Largest production memcached install?
marc at corky.net
Fri May 4 05:41:25 UTC 2007
A bit off topic. I can't help but wondering:
Your memcache nodes are nice and beefy boxes (32G RAM, 4 cores of
probably at leat 2GHz each -- that's generally a good amount of power
for a database), maybe they don't have any spindles at all, though, but,
if they did have a few, say up to 4, disks in each;
And you would split (federate) your database into 100 chunks (the
remaining 100 would be hot spares of the first 100 and could even be
used to serve reads), wouldn't that take care of all your database load
needs and pretty much eliminate the need for memcache? Wouldn't 50 such
boxes be enough in reality?
I do realize that 200 machines with no hard drives cost both less to buy
and maintain. But what about 50? (just throwing random numbers). In the
past you've also said that some of your memcache nodes do 30-60k
reqs/sec, which would be very high in db speak, but I assume that that's
the exception rather than the rule because 6 to 12 million memcache
reqs/sec in aggregate sounds a bit out of this world.
Steve Grimm wrote:
> Our db load averages tend to range from 0.25 to 4.5 or so, depending
> on which particular hosts you’re looking at. More of them at the lower
> end of that range than the upper end.
> When we need to do more major surgery to our memcached configuration,
> we do it at the lowest-usage time of day to minimize the impact on the
> site. Our cache is partitioned into different sections so we can take
> down part of it at a time (to upgrade to a new memcached build, say)
> without losing the whole cache.
> We consider memcached a critical part of our infrastructure. The
> benefit of memcached in a typical setup is to reduce the amount of
> database hardware you need to support an application; if you have
> enough database horsepower to run unimpaired with most of your
> memcached servers out of service, then there’s probably no point using
> memcached at all, since it without a doubt adds extra complexity to
> your application code. But if you go that route you’ll probably spend
> many times as much money and burden yourself with a great deal more
> administrative hassle (DB servers typically being more expensive and
> more work to keep running smoothly than memcached servers are.)

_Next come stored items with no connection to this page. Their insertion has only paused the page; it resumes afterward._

$ cat src/rtl/conv_window_mac_pkg.sv
// Shared definitions for the windowed convolution MAC: FSM states,
// parameter derivations and the result clip helper.
package conv_window_mac_pkg;

    // Widest intermediate result the clip helper can inspect.
    localparam int unsigned SAT_MAX_W = 128;

    typedef enum logic [1:0] {
        ST_IDLE,
        ST_COLLECT,
        ST_MAC,
        ST_OUT
    } state_t;

    function automatic int calc_ntap(input int ksize);
        return ksize * ksize;
    endfunction

    function automatic int calc_passes(input int ntap, input int lanes);
        return (ntap + lanes - 1) / lanes;
    endfunction

    function automatic int calc_acc_w(input int data_w, input int ntap);
        return 2 * data_w + $clog2(ntap);
    endfunction

    // Returns {above_max, below_min} of r against a signed data_w-bit range.
    function automatic logic [1:0] clip_flags(input logic signed [SAT_MAX_W-1:0] r,
                                              input int data_w);
        logic signed [SAT_MAX_W-1:0] hi;
        hi = signed'((SAT_MAX_W'(1) << (data_w - 1)) - SAT_MAX_W'(1));
        return {r > hi, r < ~hi};
    endfunction

endpackage

$ cat src/rtl/conv_mac_lane_sum.sv
// Combinational LANES-wide signed multiply and sum into one accumulator-width partial.
module conv_mac_lane_sum #(
    parameter int DATA_W = 16,
    parameter int LANES  = 3,
    parameter int ACC_W  = 36
) (
    input  logic [LANES*DATA_W-1:0] w_lane,
    input  logic [LANES*DATA_W-1:0] x_lane,
    output logic signed [ACC_W-1:0] partial_sum
);

    logic signed [DATA_W-1:0]   a;
    logic signed [DATA_W-1:0]   b;
    logic signed [2*DATA_W-1:0] prod;

    // Multiply each lane pair and sum the sign-extended products.
    always_comb begin
        partial_sum = '0;
        a           = '0;
        b           = '0;
        prod        = '0;
        for (int unsigned j = 0; j < LANES; j++) begin
            a           = signed'(w_lane[j*DATA_W +: DATA_W]);
            b           = signed'(x_lane[j*DATA_W +: DATA_W]);
            prod        = (2*DATA_W)'(a) * (2*DATA_W)'(b);
            partial_sum = partial_sum + ACC_W'(prod);
        end
    end

endmodule

$ cat src/rtl/conv_window_mac.sv
// KSIZE x KSIZE signed window dot product, LANES taps per MAC cycle,
// arithmetic-shift scaling and saturate/truncate output with valid/ready handshake.
module conv_window_mac
    import conv_window_mac_pkg::*;
#(
    parameter int DATA_W    = 16,
    parameter int KSIZE     = 3,
    parameter int LANES     = 3,
    parameter int ACC_W     = calc_acc_w(DATA_W, KSIZE * KSIZE),
    parameter int OUT_SHIFT = 0,
    localparam int NTAP     = KSIZE * KSIZE,
    localparam int AW       = (NTAP > 1) ? $clog2(NTAP) : 1
) (
    input  logic              Clk,
    input  logic              Rst,
    input  logic              cfg_we,
    input  logic [AW-1:0]     cfg_addr,
    input  logic [DATA_W-1:0] cfg_wdata,
    output logic              cfg_err,
    input  logic              sat_en,
    input  logic              in_valid,
    output logic              in_ready,
    input  logic [DATA_W-1:0] in_data,
    output logic              out_valid,
    input  logic              out_ready,
    output logic [DATA_W-1:0] out_data,
    output logic              out_sat,
    output logic              busy
);

    localparam int P                    = calc_passes(NTAP, LANES);
    localparam int CW                   = $clog2(P + 1);
    localparam logic [AW-1:0] LAST_IDX  = AW'(NTAP - 1);
    localparam logic [CW-1:0] LAST_CYC  = CW'(P);
    localparam logic [DATA_W-1:0] POS_MAX = {1'b0, {(DATA_W-1){1'b1}}};
    localparam logic [DATA_W-1:0] NEG_MIN = {1'b1, {(DATA_W-1){1'b0}}};

    state_t                      state, state_n;
    logic signed [DATA_W-1:0]    w_mem [NTAP];
    logic signed [DATA_W-1:0]    x_mem [NTAP];
    logic [AW-1:0]               idx;
    logic [CW-1:0]               cyc;
    logic signed [ACC_W-1:0]     acc;
    logic signed [ACC_W-1:0]     partial;
    logic                        sat_en_q;
    logic [LANES*DATA_W-1:0]     w_lane;
    logic [LANES*DATA_W-1:0]     x_lane;
    logic                        accept;
    logic                        cfg_ok;
    int                          tap;
    logic signed [SAT_MAX_W-1:0] r_wide;
    logic [1:0]                  flags;
    logic [DATA_W-1:0]           res_data;

    assign in_ready  = (state == ST_IDLE) || (state == ST_COLLECT);
    assign accept    = in_valid && in_ready;
    assign busy      = (state != ST_IDLE);
    assign out_valid = (state == ST_OUT);
    assign cfg_ok    = cfg_we && (state == ST_IDLE) && (int'(cfg_addr) < NTAP);

    // Route the taps of the current MAC cycle onto the lanes; taps past NTAP read as zero.
    always_comb begin
        w_lane = '0;
        x_lane = '0;
        tap    = 0;
        for (int unsigned j = 0; j < LANES; j++) begin
            tap = int'(cyc) * LANES + int'(j);
            if (tap < NTAP) begin
                w_lane[j*DATA_W +: DATA_W] = w_mem[AW'(tap)];
                x_lane[j*DATA_W +: DATA_W] = x_mem[AW'(tap)];
            end
        end
    end

    conv_mac_lane_sum #(
        .DATA_W (DATA_W),
        .LANES  (LANES),
        .ACC_W  (ACC_W)
    ) u_lane_sum (
        .w_lane      (w_lane),
        .x_lane      (x_lane),
        .partial_sum (partial)
    );

    // Scale the finished accumulator and apply saturation or truncation.
    always_comb begin
        r_wide   = SAT_MAX_W'(acc) >>> OUT_SHIFT;
        flags    = clip_flags(r_wide, DATA_W);
        res_data = r_wide[DATA_W-1:0];
        if (sat_en_q) begin
            if (flags[1]) begin
                res_data = POS_MAX;
            end else if (flags[0]) begin
                res_data = NEG_MIN;
            end
        end
    end

    // Next-state logic; the last pixel of a window always enters MAC (covers NTAP==1 from IDLE).
    always_comb begin
        state_n = state;
        case (state)
            ST_IDLE, ST_COLLECT: if (accept) state_n = (idx == LAST_IDX) ? ST_MAC : ST_COLLECT;
            ST_MAC:              if (cyc == LAST_CYC) state_n = ST_OUT;
            ST_OUT:              if (out_ready) state_n = ST_IDLE;
            default:             state_n = ST_IDLE;
        endcase
    end

    // State register, weight/pixel buffers, accumulator and registered output.
    // MAC runs P accumulate cycles (cyc 0..P-1) then one cycle (cyc==P) registering the result.
    always_ff @(posedge Clk) begin
        if (Rst) begin
            state    <= ST_IDLE;
            for (int unsigned i = 0; i < NTAP; i++) begin
                w_mem[i] <= '0;
                x_mem[i] <= '0;
            end
            idx      <= '0;
            cyc      <= '0;
            acc      <= '0;
            sat_en_q <= 1'b0;
            out_data <= '0;
            out_sat  <= 1'b0;
            cfg_err  <= 1'b0;
        end else begin
            state   <= state_n;
            cfg_err <= cfg_we && !cfg_ok;
            if (cfg_ok) begin
                w_mem[cfg_addr] <= cfg_wdata;
            end
            if (accept) begin
                x_mem[idx] <= in_data;
                if (idx == LAST_IDX) begin
                    idx      <= '0;
                    cyc      <= '0;
                    acc      <= '0;
                    sat_en_q <= sat_en;
                end else begin
                    idx <= idx + 1'b1;
                end
            end
            if (state == ST_MAC) begin
                if (cyc == LAST_CYC) begin
                    out_data <= res_data;
                    out_sat  <= |flags;
                end else begin
                    acc <= acc + partial;
                    cyc <= cyc + 1'b1;
                end
            end
        end
    end

endmodule

$ cat config.mk
export PLATFORM = sky130hd
export DESIGN_NAME = conv_window_mac
export DESIGN_NICKNAME = d
export VERILOG_FILES = /design/src/rtl/conv_window_mac_pkg.sv /design/src/rtl/conv_mac_lane_sum.sv /design/src/rtl/conv_window_mac.sv
export SDC_FILE = /design/constraint.sdc
export NUM_CORES = 2
export LEC_CHECK = 0
export ABC_AREA = 1
export BUFFER_PORTS_ARGS = -buffer_cell sky130_fd_sc_hd__buf_4
export CORE_ASPECT_RATIO = 1.25
export CORE_MARGIN = 1
export CORE_UTILIZATION = 60
export DETAILED_ROUTE_END_ITERATION = 6
export PLACE_DENSITY = 0.82
export RECOVER_POWER = 25
export SYNTH_ARGS = -nofsm -noshare
export SYNTH_HDL_FRONTEND = slang
export SYNTH_SLANG_ARGS = --single-unit
$ cat constraint.sdc
create_clock -name Clk -period 10.7 [get_ports Clk]
set_clock_uncertainty 0.05 [all_clocks]
set_input_delay 0.535 -clock Clk [delete_from_list [all_inputs] [get_ports Clk]]
set_output_delay 0.535 -clock Clk [all_outputs]
set_load 0.03 [all_outputs]
==> Flow_metrics.wiki <==
{| class="wikitable"
! Metric !! Value
|-
| Result of the run || finished, final reports clean
|-
| Total CTS buffers || between 50 and 60
|-
| Critical path peak fanout || 12
|-
| Iteration-0 DRC Markers || 6218
|-
| Top cell by count, worst path || sky130_fd_sc_hd__fa_1
|-
| Number of hold-slack violations in the final timing report || 0
|-
| Number of different library cells in the post-synthesis netlist || 59
|-
| Top-level port count || 63
|-
| Total Die Area || between 0.1 and 0.15 sq mm
|-
| Clock slew at the register clock pins of the worst setup and hold paths || roughly 80 ps
|-
| Hold WC Path Type || in2reg
|-
| GRT Util Overall || 0.407
|-
| Die boundary height || 362 microns
|-
| Maximum number of pins on one net before global-route repair || 79
|-
| Area share of the leading cell type in the synthesized netlist || 0.300
|-
| Global-route wire length before repair || around 320000 microns
|-
| Critical path class || reg2reg
|-
| Post-synthesis to final-layout area growth || 15.7%
|-
| Clk sink count || approximately 580
|-
| Required time of the critical path || 11280 ps
|-
| Core box area || 0.102 sq mm
|-
| Post-Route WL || roughly 220000 microns
|-
| Root Driver || sky130_fd_sc_hd__clkbuf_16
|-
| Most used flip-flop cell after synthesis || sky130_fd_sc_hd__edfxtp_1
|-
| Dominant combinational cell family by area after synthesis || adder cells
|-
| Slew at the pin closest to its max-slew limit || roughly 1300 ps
|-
| Reg-to-reg critical path startpoint || cyc[0]$_SDFF_PP0_
|-
| First-pass iteration count of the detailed router || 7
|-
| Headroom to the max-slew limit || 0.105
|-
| Remaining antenna violation count || 0
|-
| Slowest CP cell || sky130_fd_sc_hd__fa_2
|-
| Horiz. Die Dim || between 200 and 300 microns
|-
| RSZ-0062 raised after global routing || yes
|-
| Average cell area after synthesis || 8.64 sq um
|-
| Detailed Place HPWL || between 150000 and 200000 microns
|-
| Routability congestion estimate from global placement || 1.05
|-
| Hold_sp || cfg_we
|-
| Share of flip-flops with an asynchronous set or reset || 0
|-
| Routed len/inst || about 24 microns
|-
| Final antenna diode count || 0
|-
| Adder-cell share of the synthesized area || 0.350
|-
| XOR/XNOR share of the synthesized area || 0.00717
|-
| Count of buffers from port buffering || between 60 and 70
|-
| Max-Cap Viols || 0
|-
| Count of mapped cells out of synthesis || ~7000
|-
| Multi-input combinational cell area || 0.0404 sq mm
|-
| Number of failing setup endpoints in the final timing report || 0
|-
| Count of H-tree levels built during CTS || 2
|-
| Max Root-Sink Buffers || 3
|-
| Number of flip-flops and latches in the synthesized netlist || 575
|-
| Final critical-path required period || about 11000 ps
|-
| R2r endpoint || acc[35]$_SDFF_PP0_
|-
| Sequential cell area || 0.0166 sq mm
|-
| Worst Path Arrival || about 11000 ps
|-
| Crit end category || flop
|-
| Count of synthesis-stage warnings from yosys || 0
|-
| Synthesized-area fraction occupied by and/or/nand/nor cells || 0.170
|-
| Filler Cell Count || around 7600
|-
| Placed cell areas || between 0.06 and 0.07 sq mm
|-
| Number of global-route vias before repair || around 54000
|-
| Post-route cell area || just over 0.07 sq mm
|-
| Worst setup slack for register-to-register paths || 50 ps
|-
| Count of cells along the worst hold path || 3
|-
| FMAX || approximately 94 MHz
|-
| Nets@finish || 8936
|-
| Row Count || 131
|-
| Share of final-layout standard cells stronger than drive strength 1 || 0.138
|-
| Destination of the worst hold path || cfg_err$_SDFF_PP0_
|-
| Grt ovf || 0
|-
| Clock latency reported for the late side of the worst-skew pair || ~700 ps
|-
| List of most frequent post-synthesis cells || 1510 x sky130_fd_sc_hd__nand2_1, 1317 x sky130_fd_sc_hd__inv_1, 934 x sky130_fd_sc_hd__fa_1, 820 x sky130_fd_sc_hd__nor2_1, 512 x sky130_fd_sc_hd__edfxtp_1
|-
| Post-synthesis mux area share || 0.00933
|-
| Netlist Area Pre-Place || a little over 0.06 sq mm
|-
| Starting density of the core || 0.608
|-
| Leading post-synthesis cells by cell area || sky130_fd_sc_hd__fa_1 30%, sky130_fd_sc_hd__edfxtp_1 25%, sky130_fd_sc_hd__nand2_1 9.1%
|-
| Number of cells on the worst reg-to-reg path || 44
|-
| Largest incremental delay on the critical path || 730 ps
|-
| Final worst path period share || 0.995
|-
| Slew Viols, Final || 0
|-
| Worst setup timing slack at the placement stage || -299 ps
|-
| Post-synth EDFFs || ~500
|-
| Most used standard cell by instance count after synthesis || sky130_fd_sc_hd__nand2_1
|-
| Final routed DRC violation total || 0
|-
| Post-route worst setup slack || about 54 ps
|-
| Compound-Gate Fraction of Synth Area || 0.0859
|-
| Antenna violations before repair || 4
|-
| Portion of the post-synthesis area used by sequential elements || 0.267
|-
| Total vias in the final route || between 50000 and 60000
|-
| CTS tree || done
|-
| Cell type with the largest total area after synthesis || sky130_fd_sc_hd__fa_1
|-
| Critical Path Start Type || flop
|-
| Via density per instance || 5.92
|}
[flip-flops by register name, indices dropped and copies added (netlist names)]
register  cells
x_mem       256
idx           4
out_sat       1
w_mem       256
cyc           2
sat_en_q      1
state         2
acc          36
out_data     16
cfg_err       1
[worst max-delay path: cells and delay by family (launching register included)]
kind,cells,cell delay (ps)
adder cells (fa/ha/maj),12,5740
AND/OR/NAND/NOR,19,2380
buffers and inverters,10,1130
AO/OA/AOI/OAI,3,750
flip-flops,1,440
[layout make-up]
class | count | share of cell area
clock buffer | 68 | 0.0211
tap | 1330 | 0.0231
inverter | 1426 | 0.0759
timing repair inverter | 2 | 0.000313
clock inverter | 38 | 0.00518
sequential | 575 | 0.231
timing repair buffer | 641 | 0.0831
multi-input combinational | 5009 | 0.560
[routing by layer]
| layer | vias up | part of all wire | GRT usage | wire length (microns) |
|---|---|---|---|---|
| li1 | 23300 | - | - | - |
| met1 | 26200 | 0.32 | 0.452 | 69800 |
| met2 | 3394 | 0.47 | 0.680 | 103000 |
| met3 | 946 | 0.11 | 0.0825 | 22800 |
| met4 | 4 | 0.10 | 0.332 | 21700 |
| met5 | - | 0.00012 | 0.000920 | 25 |
[logic make-up (layout without fill, tap and decap cells)]
family | Yosys count | after routing
multiplexers | 58 | 58
buffers and inverters | 1736 | 2175
adder cells (fa/ha/maj) | 1181 | 1181
XOR/XNOR | 51 | 51
other | 1 | 112
flip-flops | 575 | 575
AO/OA/AOI/OAI | 953 | 953
AND/OR/NAND/NOR | 2654 | 2654
[metrics by stage]
stage | util | hold slack [ps] | instances | setup TNS (ps)
4_1_cts | 0.683 | 2.76 | 9017 | 0
2_1_floorplan | - | 389 | 7320 | 0
5_1_grt | 0.703 | 50.1 | 9089 | -3160
3_3_place_gp | 0.661 | 404 | 8904 | -246
6_report | 0.703 | 30.0 | 9089 | 0
3_5_place_dp | 0.661 | 428 | 8904 | -996
[worst max-delay path by stage]
stage | end | slack [ps] | cells after the start | from
6_report | acc[35]$_SDFF_PP0_ | 50 | 44 | cyc[0]$_SDFF_PP0_
5_1_grt | acc[35]$_SDFF_PP0_ | -240 | 43 | cyc[0]$_SDFF_PP0_
4_1_cts | acc[22]$_SDFF_PP0_ | 10 | 44 | cyc[0]$_SDFF_PP0_
3_5_place_dp | acc[34]$_SDFF_PP0_ | -300 | 44 | cyc[0]$_SDFF_PP0_
3_3_place_gp | acc[35]$_SDFF_PP0_ | -130 | 48 | cyc[0]$_SDFF_PP0_
2_1_floorplan | acc[35]$_SDFF_PP0_ | 20 | 49 | cyc[0]$_SDFF_PP0_
[placed cells by master (no fill, tap or decap), drive strengths merged, types with 10 or more instances in the layout]
master	instances
a21oi	205
a22o	18
a31oi	25
buf	589
clkbuf	117
clkinv	58
clkinvlp	10
conb	112
dfxtp	63
edfxtp	512
fa	934
ha	247
inv	1393
mux2i	58
nand2	1519
nand3	226
nand4	16
nor2	827
nor3	31
nor4	10
o211ai	96
o21ai	540
o221ai	16
o22ai	23
or2	14
xnor2	21
xor2	30
[repair_timing]
action,CTS,global route
resized for setup,38,369
gates cloned,3,15
hold buffers,1,0
setup endpoints to repair,12,23
setup buffers,3,57
hold endpoints to repair,7,0
pin swaps,2,88
Power is left out: the tool's default activity adds up to more than one toggle a clock period on the data nets, which glitch-free logic cannot reach.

> On 5/3/07 2:16 PM, "Cal Heldenbrand" <cal at fbsdata.com> wrote:
> Just curious what are the OS load averages on your database
> servers? Have you expanded facebook to the point where losing most
> of the memcache servers would cause your entire application to
> grind to a halt?
> During my initial thoughts on integrating memcache into our
> product, I could see it eventually becoming a crutch and we
> wouldn't have enough database hardware to support the application
> anymore. I wonder if that's a good thing or a bad thing?
> On 5/3/07, *Steve Grimm* <sgrimm at facebook.com> wrote:
> We rebuild from the database. We have enough memcached servers
> that losing one has a relatively small effect on our cache hit
> rate. Not to say there's no effect -- our DB load spikes up
> for a little while when we lose a memcached server -- but we
> build out our infrastructure such that even at peak load,
> repopulating an empty memcached instance or two doesn't slow
> things down noticeably for the users.
> On 5/3/07 12:23 PM, "Murty Chittivenkata" <murty at aol.net> wrote:
> are you replicating the hash data to hotspares or
> rebuilding in the event of failure from backend database?
> We have a home-built management and monitoring
> system that keeps track of all our servers, both
> memcached and other custom backend stuff. Some of
> our other backend services are written
> memcached-style with fully interchangeable
> instances; for such services, the monitoring
> system knows how to take a hot spare and swap it
> into place when a live server has a failure. When
> one of our memcached servers dies, a replacement
> is always up and running in under a minute.